Boudou was nominated as running mate on President Cristina Fernández de Kirchner's Front for Victory ticket for the 2011 elections. Boudou's role in the campaign was noted for his numerous performances at rallies with his bass guitar, and as a DJ. They won the October general election with 54% of the vote. Vice President Boudou assumed presidential duties for twenty days on 4 January 2012, while President Fernández de Kirchner underwent a thyroidectomy and convalesced. Boudou again assumed presidential duties for 42 days on 8 October 2013, while President Fernández de Kirchner underwent surgery to relieve bleeding on her brain and convalesced.

=== Trial and conviction ===

The vice president faced accusations of influence peddling in 2012 regarding contracts awarded by the Economy Ministry to Ciccone Printing for the supply of 100 peso bills, license plates, and other government issues. The controversy arose following statements made by the ex-wife of Ciccone executive Alejandro Vanderbroele to the effect that Boudou was his silent partner in the firm. It was alleged that César Guido Forcieri, who had previously worked under Boudou, had made the connection between the two men.

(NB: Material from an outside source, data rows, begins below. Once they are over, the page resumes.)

## src/rtl/pmx_pkg.sv

```systemverilog
`timescale 1ns/1ps
package pmx_pkg;

    localparam int PMX_DW        = 32;
    localparam int PMX_CTRL_REGS = 4;
    localparam int PMX_STRAP_IDX = PMX_CTRL_REGS;
    localparam int PMX_WORDS     = PMX_CTRL_REGS + 1;
    localparam int PMX_SRC_W     = $clog2(PMX_WORDS);
    localparam int PMX_PINS      = 7;
    localparam int PMX_LEVELS    = 5;
    localparam int PMX_LVL_W     = $clog2(PMX_LEVELS);
    localparam int PMX_EXPRS     = 3;
    localparam int PMX_TERMS     = 3;

    typedef struct packed {
        logic                 used;
        logic [PMX_SRC_W-1:0] src;
        logic [PMX_DW-1:0]    mask;
        logic [PMX_DW-1:0]    match;
    } pmx_term_t;

    // Build a term over word[src][hi:lo] compared with val
    function automatic pmx_term_t pmx_mk(int src, int hi, int lo, int val);
        pmx_term_t d;
        d.used  = 1'b1;
        d.src   = PMX_SRC_W'(src);
        d.mask  = ((PMX_DW'(1) << (hi - lo + 1)) - PMX_DW'(1)) << lo;
        d.match = PMX_DW'(val);
        return d;
    endfunction

    function automatic int pmx_lsb(logic [PMX_DW-1:0] m);
        int   r;
        logic found;
        r     = 0;
        found = 1'b0;
        for (int i = 0; i < PMX_DW; i++) begin
            if (!found && m[i]) begin
                r     = i;
                found = 1'b1;
            end
        end
        return r;
    endfunction

    // Pin table: term t of expression e of level l on pin p
    function automatic pmx_term_t pmx_term_of(int p, int l, int e, int t);
        pmx_term_t d;
        d = '0;
        case (p)
            0: if (l == 0 && e == 0 && t == 0) d = pmx_mk(0, 0, 0, 1);
            1: begin
                if (l == 0 && e == 0 && t == 0)      d = pmx_mk(2, 22, 22, 1);
                else if (l == 1 && e == 0 && t == 0) d = pmx_mk(0, 4, 4, 1);
            end
            2: if (l == 0 && t == 0) begin
                if (e == 0)      d = pmx_mk(0, 12, 12, 1);
                else if (e == 1) d = pmx_mk(PMX_STRAP_IDX, 14, 14, 1);
            end
            3: if (e == 0 && (l == 0 || l == 1)) begin
                if (t == 0)      d = pmx_mk(1, 3, 3, 1);
                else if (t == 1) d = pmx_mk(0, 15, 15, 1);
                else if (t == 2) d = pmx_mk(2, 31, 31, (l == 1) ? 1 : 0);
            end
            4: begin
                if (l == 0 && e < 3) begin
                    if (t == 0)      d = pmx_mk(2, 5, 4, e + 1);
                    else if (t == 1) d = pmx_mk(3, 17, 17, 1);
                end else if (l == 1 && e == 0 && t == 0) begin
                    d = pmx_mk(3, 17, 17, 1);
                end
            end
            5: begin
                if (l == 0 && e == 0 && t == 0) d = pmx_mk(0, 25, 25, 1);
                else if (l == 1 && t == 0) begin
                    if (e == 0)      d = pmx_mk(1, 12, 12, 1);
                    else if (e == 1) d = pmx_mk(PMX_STRAP_IDX, 19, 19, 0);
                end
            end
            6: begin
                if (l == 0 && e == 0 && t == 0)      d = pmx_mk(3, 0, 0, 1);
                else if (l == 2 && e == 0 && t == 0) d = pmx_mk(3, 2, 1, 1);
            end
            default: d = '0;
        endcase
        return d;
    endfunction

endpackage

```

## src/rtl/pmx_regfile.sv

```systemverilog
`timescale 1ns/1ps
module pmx_regfile #(
    parameter int DW    = 32,
    parameter int NCTRL = 4,
    parameter int AW    = 3
) (
    input  logic                      clk,
    input  logic                      rst_n,
    input  logic [DW-1:0]             strap_i,
    input  logic                      wr_en_i,
    input  logic [AW-1:0]             addr_i,
    input  logic [DW-1:0]             wdata_i,
    output logic [NCTRL-1:0][DW-1:0]  ctrl_o,
    output logic [DW-1:0]             strap_o,
    output logic [DW-1:0]             rdata_o
);
    localparam int IDX_W = (NCTRL > 1) ? $clog2(NCTRL) : 1;

    typedef struct packed {
        logic [NCTRL-1:0][DW-1:0] ctrl;
        logic [DW-1:0]            strap;
    } rf_state_t;

    rf_state_t st_d, st_q;
    logic      ctrl_hit;

    assign ctrl_hit = (addr_i < AW'(NCTRL));

    always_comb begin
        st_d = st_q;
        if (!rst_n) begin
            st_d.ctrl  = '0;
            st_d.strap = strap_i;
        end else if (wr_en_i && ctrl_hit) begin
            st_d.ctrl[addr_i[IDX_W-1:0]] = wdata_i;
        end
    end

    always_ff @(posedge clk) begin
        st_q <= st_d;
    end

    always_comb begin
        if (ctrl_hit)                   rdata_o = st_q.ctrl[addr_i[IDX_W-1:0]];
        else if (addr_i == AW'(NCTRL))  rdata_o = st_q.strap;
        else                            rdata_o = '0;
    end

    assign ctrl_o  = st_q.ctrl;
    assign strap_o = st_q.strap;
endmodule

```

## src/rtl/pmx_term.sv

```systemverilog
`timescale 1ns/1ps
module pmx_term #(
    parameter int            DW    = 32,
    parameter logic [DW-1:0] MASK  = '1,
    parameter logic [DW-1:0] MATCH = '0
) (
    input  logic [DW-1:0] word_i,
    output logic          hit_o
);
    localparam int SHIFT = pmx_pkg::pmx_lsb(MASK);

    logic [DW-1:0] field;

    assign field = (word_i & MASK) >> SHIFT;
    assign hit_o = (field == MATCH);
endmodule

```

## src/rtl/pmx_prio.sv

```systemverilog
`timescale 1ns/1ps
module pmx_prio #(
    parameter int NL = 5,
    parameter int LW = 3
) (
    input  logic [NL-2:0] act_i,
    output logic [NL-1:0] sel_o,
    output logic [LW-1:0] lvl_o
);
    always_comb begin
        lvl_o = LW'(NL - 1);
        for (int l = NL - 2; l >= 0; l--) begin
            if (act_i[l]) lvl_o = LW'(l);
        end
        sel_o        = '0;
        sel_o[lvl_o] = 1'b1;
    end
endmodule

```

## src/rtl/pin_func_mux.sv

```systemverilog
`timescale 1ns/1ps
module pin_func_mux
    import pmx_pkg::*;
#(
    parameter int DATA_W = PMX_DW,
    parameter int ADDR_W = 3
) (
    input  logic                            clk,
    input  logic                            rst_n,
    input  logic [DATA_W-1:0]               strap_i,
    input  logic                            wr_en_i,
    input  logic [ADDR_W-1:0]               addr_i,
    input  logic [DATA_W-1:0]               wdata_i,
    output logic [DATA_W-1:0]               rdata_o,
    output logic [PMX_PINS*PMX_LEVELS-1:0]  pin_sel_o,
    output logic [PMX_PINS*PMX_LVL_W-1:0]   pin_lvl_o
);
    logic [PMX_CTRL_REGS-1:0][DATA_W-1:0] ctrl_q;
    logic [DATA_W-1:0]                    strap_q;
    logic [DATA_W-1:0]                    words [PMX_WORDS];

    pmx_regfile #(
        .DW    (DATA_W),
        .NCTRL (PMX_CTRL_REGS),
        .AW    (ADDR_W)
    ) u_regs (
        .clk     (clk),
        .rst_n   (rst_n),
        .strap_i (strap_i),
        .wr_en_i (wr_en_i),
        .addr_i  (addr_i),
        .wdata_i (wdata_i),
        .ctrl_o  (ctrl_q),
        .strap_o (strap_q),
        .rdata_o (rdata_o)
    );

    for (genvar w = 0; w < PMX_CTRL_REGS; w++) begin : g_word
        assign words[w] = ctrl_q[w];
    end
    assign words[PMX_STRAP_IDX] = strap_q;

    for (genvar p = 0; p < PMX_PINS; p++) begin : g_pin
        logic [PMX_LEVELS-2:0] act;

        for (genvar l = 0; l < PMX_LEVELS - 1; l++) begin : g_lvl
            logic [PMX_EXPRS-1:0] eh;

            for (genvar e = 0; e < PMX_EXPRS; e++) begin : g_expr
                localparam bit PRESENT = pmx_term_of(p, l, e, 0).used;
                logic [PMX_TERMS-1:0] th;

                for (genvar t = 0; t < PMX_TERMS; t++) begin : g_term
                    localparam pmx_term_t TD = pmx_term_of(p, l, e, t);
                    if (TD.used) begin : g_on
                        pmx_term #(
                            .DW    (DATA_W),
                            .MASK  (TD.mask),
                            .MATCH (TD.match)
                        ) u_term (
                            .word_i (words[TD.src]),
                            .hit_o  (th[t])
                        );
                    end else begin : g_off
                        assign th[t] = 1'b1;
                    end
                end

                assign eh[e] = PRESENT && (&th);
            end

            assign act[l] = |eh;
        end

        pmx_prio #(
            .NL (PMX_LEVELS),
            .LW (PMX_LVL_W)
        ) u_prio (
            .act_i (act),
            .sel_o (pin_sel_o[p*PMX_LEVELS +: PMX_LEVELS]),
            .lvl_o (pin_lvl_o[p*PMX_LVL_W +: PMX_LVL_W])
        );
    end
endmodule

```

Pursuant to prosecutor Carlos Rívolo's request and following news that the Puerto Madero condominium rented by Boudou was owned by a friend of Vanderbroele who had, moreover, borrowed funds from Boudou, Judge Daniel Rafecas ordered the residence searched for proof of business associations between Vanderbroele and the vice president; a receipt for one month of homeowner association dues owed by the condominium's owner, Fabián Carosso, and paid instead by Vanderbroele, was located in the search on 4 April.

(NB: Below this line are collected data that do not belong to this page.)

--- src/rtl/lnk_stat_pkg.sv ---
package lnk_stat_pkg;
  localparam int STAT_W = 16;

  // bit positions of the status word
  localparam int B_FX_LO     = 15;
  localparam int B_FX_FERR   = 14;
  localparam int B_REM_FLT   = 13;
  localparam int B_TP_LO     = 12;
  localparam int B_TP_FERR   = 11;
  localparam int B_SEED      = 10;
  localparam int B_LINK      = 9;
  localparam int B_ANEG      = 8;
  localparam int B_TP_100    = 7;
  localparam int B_TP_10     = 6;
  localparam int B_TP_PKT    = 5;
  localparam int B_TP_BURST  = 4;
  localparam int B_FX_100    = 3;
  localparam int B_FX_10     = 2;
  localparam int B_FX_PKT    = 1;
  localparam int B_FX_BURST  = 0;

  // count of bits per rule
  localparam int LIVE_N = 12;  // eleven plain bits plus gated aneg
  localparam int HOLD_N = 3;   // latch-high bits: seed, tp pkt, fx pkt
endpackage

--- src/rtl/lnk_stat_live.sv ---
module lnk_stat_live #(
  parameter int W = 12
) (
  input  logic         clk,
  input  logic         rst_n,
  input  logic [W-1:0] d_i,
  output logic [W-1:0] q_o
);
  always_ff @(posedge clk or negedge rst_n) begin
    if (!rst_n) q_o <= '0;
    else        q_o <= d_i;
  end

  for (genvar i = 0; i < W; i++) begin : g_chk

    live_set_chk: assert property (@(posedge clk) disable iff (!rst_n)
      d_i[i] |=> q_o[i]);

    live_clr_chk: assert property (@(posedge clk) disable iff (!rst_n)
      !d_i[i] |=> !q_o[i]);
  end
endmodule

--- src/rtl/lnk_stat_sticky_hi.sv ---
module lnk_stat_sticky_hi #(
  parameter int N = 3
) (
  input  logic         clk,
  input  logic         rst_n,
  input  logic [N-1:0] ev_i,
  input  logic [N-1:0] qual_i,
  input  logic         clr_i,
  output logic [N-1:0] q_o
);
  for (genvar i = 0; i < N; i++) begin : g_bit
    logic nxt;
    always_comb nxt = qual_i[i] & (ev_i[i] | (q_o[i] & ~clr_i));

    always_ff @(posedge clk or negedge rst_n) begin
      if (!rst_n) q_o[i] <= 1'b0;
      else        q_o[i] <= nxt;
    end

    // held until read
    hold_keep_chk: assert property (@(posedge clk) disable iff (!rst_n)
      (q_o[i] && !clr_i && qual_i[i]) |=> q_o[i]);
    // qualifier low forces zero
    hold_qual_chk: assert property (@(posedge clk) disable iff (!rst_n)
      !qual_i[i] |=> !q_o[i]);
    // event at read re-latches
    hold_relatch_chk: assert property (@(posedge clk) disable iff (!rst_n)
      (ev_i[i] && qual_i[i]) |=> q_o[i]);
    // read without event clears
    hold_rearm_chk: assert property (@(posedge clk) disable iff (!rst_n)
      (clr_i && !ev_i[i]) |=> !q_o[i]);
  end
endmodule

--- src/rtl/lnk_stat_sticky_lo.sv ---
module lnk_stat_sticky_lo (
  input  logic clk,
  input  logic rst_n,
  input  logic cond_i,
  input  logic en_i,
  input  logic clr_i,
  output logic q_o
);
  always_ff @(posedge clk or negedge rst_n) begin
    if (!rst_n) q_o <= 1'b0;
    else        q_o <= en_i & cond_i & (clr_i | q_o);
  end

  // a drop shows on the next clock
  lo_drop_chk: assert property (@(posedge clk) disable iff (!rst_n)
    !cond_i |=> !q_o);
  // a zero stays until read
  lo_stay_chk: assert property (@(posedge clk) disable iff (!rst_n)
    (!q_o && !clr_i) |=> !q_o);
  // read with link up re-arms to one
  lo_rearm_chk: assert property (@(posedge clk) disable iff (!rst_n)
    (clr_i && cond_i && en_i) |=> q_o);
endmodule

--- src/rtl/lnk_stat_reg.sv ---
module lnk_stat_reg
  import lnk_stat_pkg::*;
(
  input  logic              clk,
  input  logic              rst_n,
  input  logic              transparent_i,
  input  logic              rd_stb_i,
  input  logic              fx_lo_track_i,
  input  logic              fx_freq_err_i,
  input  logic              fx_remote_fault_i,
  input  logic              tp_lo_track_i,
  input  logic              tp_freq_err_i,
  input  logic              seed_stall_i,
  input  logic              tp_link_up_i,
  input  logic              tp_aneg_done_i,
  input  logic              tp_rate100_i,
  input  logic              tp_rate10_i,
  input  logic              tp_pkt_seen_i,
  input  logic              tp_pulse_burst_i,
  input  logic              fx_rate100_i,
  input  logic              fx_rate10_i,
  input  logic              fx_pkt_seen_i,
  input  logic              fx_pulse_burst_i,
  output logic [STAT_W-1:0] status_o
);
  logic              nontr;
  logic [LIVE_N-1:0] live_d, live_q;
  logic [HOLD_N-1:0] hold_ev, hold_qual, hold_q;
  logic              link_q;

  assign nontr = ~transparent_i;

  assign live_d = {fx_lo_track_i, fx_freq_err_i, fx_remote_fault_i,
                   tp_lo_track_i, tp_freq_err_i,
                   tp_aneg_done_i & nontr,
                   tp_rate100_i, tp_rate10_i, tp_pulse_burst_i,
                   fx_rate100_i, fx_rate10_i, fx_pulse_burst_i};

  lnk_stat_live #(.W(LIVE_N)) u_live (
    .clk(clk), .rst_n(rst_n), .d_i(live_d), .q_o(live_q)
  );

  // [2] seed stall, [1] tp packet, [0] fx packet
  assign hold_ev   = {seed_stall_i, tp_pkt_seen_i, fx_pkt_seen_i};
  assign hold_qual = {1'b1, tp_rate100_i | tp_rate10_i,
                      fx_rate100_i | fx_rate10_i};

  lnk_stat_sticky_hi #(.N(HOLD_N)) u_hold (
    .clk(clk), .rst_n(rst_n), .ev_i(hold_ev), .qual_i(hold_qual),
    .clr_i(rd_stb_i), .q_o(hold_q)
  );

  lnk_stat_sticky_lo u_link (
    .clk(clk), .rst_n(rst_n), .cond_i(tp_link_up_i), .en_i(nontr),
    .clr_i(rd_stb_i), .q_o(link_q)
  );

  always_comb begin
    status_o             = '0;
    status_o[B_FX_LO]    = live_q[11];
    status_o[B_FX_FERR]  = live_q[10];
    status_o[B_REM_FLT]  = live_q[9];
    status_o[B_TP_LO]    = live_q[8];
    status_o[B_TP_FERR]  = live_q[7];
    status_o[B_SEED]     = hold_q[2];
    status_o[B_LINK]     = link_q;
    status_o[B_ANEG]     = live_q[6];
    status_o[B_TP_100]   = live_q[5];
    status_o[B_TP_10]    = live_q[4];
    status_o[B_TP_PKT]   = hold_q[1];
    status_o[B_TP_BURST] = live_q[3];
    status_o[B_FX_100]   = live_q[2];
    status_o[B_FX_10]    = live_q[1];
    status_o[B_FX_PKT]   = hold_q[0];
    status_o[B_FX_BURST] = live_q[0];
  end


  rst_zero_chk: assert property (@(posedge clk)
    !rst_n |=> status_o == '0);

  transp_gate_chk: assert property (@(posedge clk) disable iff (!rst_n)
    transparent_i |=> (!status_o[B_LINK] && !status_o[B_ANEG]));

  aneg_follow_chk: assert property (@(posedge clk) disable iff (!rst_n)
    (tp_aneg_done_i && nontr) |=> status_o[B_ANEG]);

  tp_pkt_qual_chk: assert property (@(posedge clk) disable iff (!rst_n)
    status_o[B_TP_PKT] |-> (status_o[B_TP_100] || status_o[B_TP_10]));

  fx_pkt_qual_chk: assert property (@(posedge clk) disable iff (!rst_n)
    status_o[B_FX_PKT] |-> (status_o[B_FX_100] || status_o[B_FX_10]));
endmodule

--- config.mk ---
export PLATFORM = sky130hd
export DESIGN_NAME = lnk_stat_reg
export DESIGN_NICKNAME = d
export VERILOG_FILES = /design/src/rtl/lnk_stat_pkg.sv /design/src/rtl/lnk_stat_live.sv /design/src/rtl/lnk_stat_sticky_hi.sv /design/src/rtl/lnk_stat_sticky_lo.sv /design/src/rtl/lnk_stat_reg.sv
export SDC_FILE = /design/constraint.sdc
export NUM_CORES = 1
export LEC_CHECK = 0
export BUFFER_PORTS_ARGS = -buffer_cell sky130_fd_sc_hd__buf_2
export CORE_MARGIN = 3
export CORE_UTILIZATION = 36
export CTS_CLUSTER_SIZE = 30
export DETAILED_ROUTE_END_ITERATION = 10
export GPL_ROUTABILITY_DRIVEN = 0
export PLACE_DENSITY = 0.75
export SYNTH_ARGS = -nofsm -noshare
export SYNTH_HDL_FRONTEND = slang
export SYNTH_SLANG_ARGS = --single-unit
--- constraint.sdc ---
create_clock -name clk -period 0.8 [get_ports clk]
set_input_delay 0.04 -clock clk [delete_from_list [all_inputs] [get_ports clk]]
set_output_delay 0.04 -clock clk [all_outputs]
set_load 0.005 [all_outputs]
==> metrics.yaml <==
sta:
  hold_slack_ps: 67.0
  slew_violations: 0
  setup_tns_ps: -215
  tightestPinTransition_ps: 335
  fin_crit_ps: 832
  slew_headroom: 0.777
  grt_setup_unrepaired: "yes"
  fin_crit_sh: 1.04
  setup_ws_ps: -31.9
  max_clock_freq_mhz: 1200
  finalSetupViolCount: 15
  fin_worst_skew_ps: 0
  finalHoldViolCount: 0
floorplanning:
  core_area_um2: 1170
  fp.dieH_um: 42.2
  dieArea_um2: 1780
  ios: 36
  initial_utilization: 0.403
  rows: 12
  fp.dieW_um: 42.2
drt:
  via_per_inst: 4.24
  drt_pass1_iterations: 1
  drtIter0Drc: 0
  wire_per_inst_um: 13.1
  antenna_left: 0
  wl_um: 1290
  vias: 416
  drc: 0
critical_path:
  worstSetupStartpointType: "register"
  arrival_ps: 790
  crit_fanout: 2
  critPathTopFamily: "flip-flops"
  max_stage_delay_ps: 390
  crit_chain: "buf_2"
  end_kind: "primary output"
  critPathSlowestCell: "dfrtp_1"
  worstPathRequired_ps: 760
  path_buf_inv: 1
  worstSetupPathType: "register to primary output"
clock_tree:
  clock_latency_ps: 280
  cts-buffers-inserted: 3
  cts.htree.levels: 1
  cts_tree: "yes"
  path_clk_slew_ps: 90
  clock-root-buffer: "clkbuf_4"
  cts_sinks: 16
  clk_path_buf_depth: 2
final_layout:
  instances_no_fill: 98
  finalNetCount: 105
  area_delta_synth_final_pct: 89.9
  fill_cells: 83
  drive_above_1_share: 0.512
  fin_util: 0.765
  insertedDiodeCount: 0
synth:
  syn_area_um2: 472
  syn_avg_cell_area_um2: 18.1
  synth.ff_latch_count: 16
  synthCells: 26
  synth_cell_types: 8
  yosysWarnings: 0
  synth-seq-area-share: 0.849
  syn_nets: 46
global_routing:
  grtUsageTotal: 0.164
  grt_max_degree: 17
  grt_pass1_wl_um: 2090
  grt_pass1_vias: 466
  antenna_found_initial: 0
  grt_overflow: 0
power:
  power_density_nw_per_um2: 1800
  p_sw_frac: 0.211
  p_int_mw: 1.27
  p_switching_mw: 0.341
  vdd_drop_max_mv: 0.963
  pwr-share-comb: 0.139
  leakage_nw: 0.465
  pwr-share-seq: 0.536
  power_frac_clock: 0.324
placement:
  io_buffers: 35
  placedCellCount: 74
outcome:
  violations: "setup timing"
  status: "finished with violations"
job:
  cap_violations: 0
min_path:
  hp-class: "primary input to register"
[through the flow]
stage	power [mW]	area, um^2	setup slack [ps]
after global routing	1.68	896	-79.2
after CTS	1.62	881	-46.6
after detailed placement	1.03	657	29.9
final	1.62	896	-31.9
after global placement	1.02	657	67.2
after floorplan	0.916	472	55.1
[power groups by stage]
stage                     Combinational (mW)  Clock (mW)  Sequential, mW
final                                  0.225       0.524           0.866
after global placement                 0.140           0           0.879
after global routing                   0.247       0.560           0.871
after detailed placement               0.144           0           0.883
after CTS                              0.215       0.539           0.867
after floorplan                       0.0264           0           0.890
[synthesized netlist by cell type]
library cell,count,area (um^2)
buf_4,1,7.51
nor2b_1,3,18.8
o22a_1,2,17.5
inv_1,1,3.75
dfrtp_1,16,400
a21o_1,1,7.51
nor2_1,1,3.75
nor3b_2,1,12.5
[logic make-up (layout without fill, tap and decap cells)]
family / count (synthesis) / in the layout / share of synthesized area
flip-flops: 16 / 16 / 0.849
AND/OR/NAND/NOR: 5 / 5 / 0.0743
AO/OA/AOI/OAI: 3 / 3 / 0.0531
buffers and inverters: 2 / 60 / 0.0239
[layout make-up]
cell class	instances	area (um^2)	share of cell area
Clock buffer	4	36.3	0.0405
Multi-Input combinational cell	8	67.6	0.0754
Inverter	1	3.75	0.00419
Sequential cell	16	400	0.447
Timing Repair Buffer	55	370	0.413
Tap cell	14	17.5	0.0196
[layout by cell type, fill, tap and decap left out, drive strengths merged]
cell         Yosys  layout
buf              1      37
dlygate4sd3      0      18
dfrtp           16      16
a21o             1       1
clkbuf           0       4
nor3b            1       1
o22a             2       2
nor2b            3       3
nor2             1       1
inv              1       1
[worst register-to-register path: stages (launching register included)]
cell     delay [ps]
dfrtp_1         390
nor2b_1         130
o22a_1          160
[repair_timing]
| item | in CTS | in global routing |
|---|---|---|
| endpoints found under the setup margin | 16 | 18 |
| endpoints found under the hold margin | 32 | 0 |
| hold buffers | 18 | 0 |
| setup buffers | 1 | 1 |
| gates resized for setup | 0 | 2 |
| cloned | 0 | 0 |
[metal layers]
layer	vias to the layer above	wire, um	track usage
met2	17	768	0.316
met4	0	0	0.0745
met3	0	79	0.0300
met1	201	441	0.164
li1	198	-	-
met5	-	0	0
[registers in the layout (all words and copies together), names as in the netlist]
name / cells
u_hold.q_o: 3
u_link.q_o: 1
u_live.q_o: 12
[final timing paths]
kind                          startpoint            end  slack, ps  depth (start not counted)
min in group asynchronous          rst_n  u_live.q_o[7]        180                          2
max reg2reg                u_hold.q_o[0]  u_hold.q_o[0]         20                          2
min                             rd_stb_i     u_link.q_o         70                          3
max                        u_hold.q_o[2]   status_o[10]        -30                          1
min reg2reg                u_hold.q_o[2]  u_hold.q_o[2]        580                          2
max in group asynchronous          rst_n  u_live.q_o[1]        370                          2
No activity file was read; power rests on OpenSTA's default activity.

Following an August 2013 judicial ruling ordering prosecutors to provide evidence of wrongdoing, and their subsequent failure to do so, on 11 September a Federal Court granted a motion by Boudou's attorneys that would allow them to file for a dismissal of charges. He was, however, indicted on passive bribery and influence peddling charges by Judge Ariel Lijo on 27 June 2014; Boudou appealed the indictment on 10 July, alleging malicious prosecution. Boudou is also being investigated for several other offenses and/or crimes, and is a defendant in a total of ten cases in the Federal Courts.

On 3 November 2017, Boudou was arrested on charges of money laundering and racketeering, during the ongoing trial. The case concluded in August 2018 with him sentenced to five years and ten months. He has also been banned for life from holding public office. Nicolás Ciccone, former owner of Ciccone Printing, was also sentenced to four years and six months. He is jailed at a prison in Ezeiza, alongside other inmates also convicted in corruption cases during the Kirchner government, such as José López and Lázaro Báez.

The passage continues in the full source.